INTRODUCTION
In this blog, we will explore the mushroom dataset and use a Naive Bayes classifier to predict the edibility of mushrooms.
Importing Necessary Packages:
import pandas as pd
import numpy as np
import matplotlib.pyplot as plt
import seaborn as sns
Reading the data:
mush=pd.read_csv('mushrooms.csv')
Exploratory Data Analysis(EDA):
mush.info()
mush.columns
mush.isna().sum()
Statistical Inference:
mush.describe().T
mush['class'].value_counts(normalize=True)
The mushroom dataset is fairly balanced in nature.
Here, we will build a Naive Bayes classifier to predict whether the mushroom is 'e' for edible or 'p' for poisonous.

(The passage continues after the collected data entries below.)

--- src/rtl/core/password_obfuscation_decoder.sv ---
// Top level of the password obfuscation decoder: input register, decode
// logic, state and result register. Depends on rtl/core/pod_pkg.sv.
//
//   channel | direction | tdata                         | tuser     | tlast
//   in_     | slave     | [7:0] enc_char                | -         | last_char
//   out_    | master    | [7:0] out_byte, [8] check_ok  | is_status | -
//
// Each encoded character is held in the input register; the edge that
// decodes it also updates the string state and loads the result register.
// One character is taken per cycle, sustained, while the result side does not stall.
// rst_n is synchronous and active low; it clears all control and string state.
// A stalled result holds the result register; the input register then holds
// its character and in_tready falls until the result transfer frees the slot.
module password_obfuscation_decoder (
  input  logic        clk,
  input  logic        rst_n,
  // input channel
  input  logic        in_tvalid,
  output logic        in_tready,
  input  logic [7:0]  in_tdata,   // [7:0] enc_char
  input  logic        in_tlast,   // last_char
  // result channel
  output logic        out_tvalid,
  input  logic        out_tready,
  output logic [15:0] out_tdata,  // [7:0] out_byte, [8] check_ok, [15:9] zero
  output logic        out_tuser   // is_status
);

  // input register
  logic       in_vld_r,  in_vld_nxt;
  logic [7:0] in_char_r;
  logic       in_last_r;

  // string state
  logic [6:0] offset_r,    offset_nxt;
  logic       at_start_r,  at_start_nxt;
  logic       odd_r,       odd_nxt;
  logic [5:0] first_r,     first_nxt;
  logic [5:0] held_r,      held_nxt;
  logic [5:0] pend_bits_r, pend_bits_nxt;
  logic [2:0] pend_cnt_r,  pend_cnt_nxt;

  // result register
  logic       out_vld_r,    out_vld_nxt;
  logic [7:0] out_byte_r,   out_byte_nxt;
  logic       out_status_r, out_status_nxt;
  logic       out_ok_r,     out_ok_nxt;

  logic        advance;
  logic        in_xfer;
  logic        wrap;
  logic [5:0]  val;
  logic [5:0]  pair_diff;
  logic [11:0] acc;
  logic [3:0]  total;
  logic [2:0]  rest;
  logic [5:0]  keep_mask;
  logic [11:0] acc_shift;
  logic [5:0]  first_sel;

  // Decode the held character when the result slot is free or draining.
  assign advance   = in_vld_r && (!out_vld_r || out_tready);
  assign in_tready = !in_vld_r || advance;
  assign in_xfer   = in_tvalid && in_tready;

  // Shift back by the rolling offset, folding below-offset characters.
  always_comb begin
    wrap = ({1'b0, in_char_r} < {2'b00, offset_r});
    val  = in_char_r[5:0] - offset_r[5:0] + (wrap ? pod_pkg::WRAP_ADD[5:0] : 6'h00);
  end

  // Pair difference packed MSB first behind the pending bits.
  always_comb begin
    pair_diff = held_r - val;
    acc       = {pend_bits_r, pair_diff};
    total     = {1'b0, pend_cnt_r} + pod_pkg::PAIR_BITS;
    rest      = total[2:0];
    acc_shift = acc >> rest;
    keep_mask = ~(pod_pkg::SIX_MASK << rest);
    first_sel = at_start_r ? val : first_r;
  end

  always_comb begin
    in_vld_nxt     = in_xfer ? 1'b1 : (advance ? 1'b0 : in_vld_r);
    offset_nxt     = offset_r;
    at_start_nxt   = at_start_r;
    odd_nxt        = odd_r;
    first_nxt      = first_r;
    held_nxt       = held_r;
    pend_bits_nxt  = pend_bits_r;
    pend_cnt_nxt   = pend_cnt_r;
    out_vld_nxt    = (out_vld_r && !out_tready) ? 1'b1 : 1'b0;
    out_byte_nxt   = out_byte_r;
    out_status_nxt = out_status_r;
    out_ok_nxt     = out_ok_r;

    if (advance) begin
      offset_nxt = pod_pkg::next_offset(offset_r);
      if (in_last_r) begin
        // End of string: emit status and return to the reset state.
        out_vld_nxt    = 1'b1;
        out_byte_nxt   = 8'h00;
        out_status_nxt = 1'b1;
        out_ok_nxt     = ((first_sel ^ val) == pod_pkg::SIX_MASK);
        offset_nxt     = pod_pkg::OFFSET_START;
        at_start_nxt   = 1'b1;
        odd_nxt        = 1'b0;
        first_nxt      = 6'h00;
        held_nxt       = 6'h00;
        pend_bits_nxt  = 6'h00;
        pend_cnt_nxt   = 3'd0;
      end else if (at_start_r) begin
        first_nxt    = val;
        at_start_nxt = 1'b0;
        odd_nxt      = 1'b1;
      end else if (odd_r) begin
        held_nxt = val;
        odd_nxt  = 1'b0;
      end else begin
        odd_nxt = 1'b1;
        if (total >= pod_pkg::BYTE_BITS) begin
          // A full byte is ready; keep the low leftover bits.
          out_vld_nxt    = 1'b1;
          out_byte_nxt   = acc_shift[7:0];
          out_status_nxt = 1'b0;
          out_ok_nxt     = 1'b0;
          pend_cnt_nxt   = rest;
          pend_bits_nxt  = acc[5:0] & keep_mask;
        end else begin
          pend_cnt_nxt  = total[2:0];
          pend_bits_nxt = acc[5:0];
        end
      end
    end
  end

  always_ff @(posedge clk) begin
    if (!rst_n) begin
      in_vld_r    <= 1'b0;
      out_vld_r   <= 1'b0;
      offset_r    <= pod_pkg::OFFSET_START;
      at_start_r  <= 1'b1;
      odd_r       <= 1'b0;
      first_r     <= 6'h00;
      held_r      <= 6'h00;
      pend_bits_r <= 6'h00;
      pend_cnt_r  <= 3'd0;
    end else begin
      in_vld_r    <= in_vld_nxt;
      out_vld_r   <= out_vld_nxt;
      offset_r    <= offset_nxt;
      at_start_r  <= at_start_nxt;
      odd_r       <= odd_nxt;
      first_r     <= first_nxt;
      held_r      <= held_nxt;
      pend_bits_r <= pend_bits_nxt;
      pend_cnt_r  <= pend_cnt_nxt;
    end
  end

  // Payload registers: load only on transfer or decode.
  always_ff @(posedge clk) begin
    if (in_xfer) begin
      in_char_r <= in_tdata;
      in_last_r <= in_tlast;
    end
    out_byte_r   <= out_byte_nxt;
    out_status_r <= out_status_nxt;
    out_ok_r     <= out_ok_nxt;
  end

  assign out_tvalid = out_vld_r;
  assign out_tdata  = {7'b0000000, out_ok_r, out_byte_r};
  assign out_tuser  = out_status_r;

endmodule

Looking after the unique values in each columns of mushroom dataset:
for i in mush.columns:
print(i,mush[i].unique())
mush['stalk-root'].value_counts(normalize=True)
We can observe that the 'stalk-root' is a single column with '?' present in around 30% of its entries. Since 30% of the data represents a significant amount and cannot be removed from each column, the alternative is to remove the entire 'stalk-root' column.
Removing the stalk-root:
mush=mush.drop(columns=['stalk-root'])
mush.info()
The column-stalk root is removed.
Data Preparation:
#Input Features:
X=mush.iloc[:,1:]
print(X)
#Output:
Y=mush['class']
print(Y)
Since the inputs are categorical in nature, we need to convert them into numerical variables, as the Naive Bayes classifier deals with probability. We can achieve this conversion using 'get_dummies/Label Encoding.
X=pd.get_dummies(X)
The 'get_dummies' function operates by taking a DataFrame, series, or list and transforming each distinct element into a column header, subsequently assigning a value of 1 if there's a match and 0 if there isn't.
print(X)
Splitting the data into training and testing:
from sklearn.model_selection import train_test_split
x_train,x_test,y_train,y_test=train_test_split(X,Y,test_size=0.3,random_state=1)
print(x_train.shape)
print(x_test.shape)
print(y_train.shape)
print(y_test.shape)
(5686, 112)
(2438, 112)
(5686,)
(2438,)
Training the model:
from sklearn.naive_bayes import GaussianNB
NB_classifier=GaussianNB()
NB_classifier.fit(x_train,y_train)
Predicting the output:
y_pred=NB_classifier.predict(x_test)
Model Evaluation:
from sklearn.metrics import classification_report,accuracy_score,confusion_matrix
print(classification_report(y_test,y_pred))
print(confusion_matrix(y_test,y_pred))
[[1216 20]
[ 2 1200]]
print(accuracy_score(y_test,y_pred))
0.9909762100082035
Conclusion:
This concludes our notebook. We used a Naive Bayes classifier from the scratch, trained it on our dataset, and observed an impressive accuracy of 99% during testing.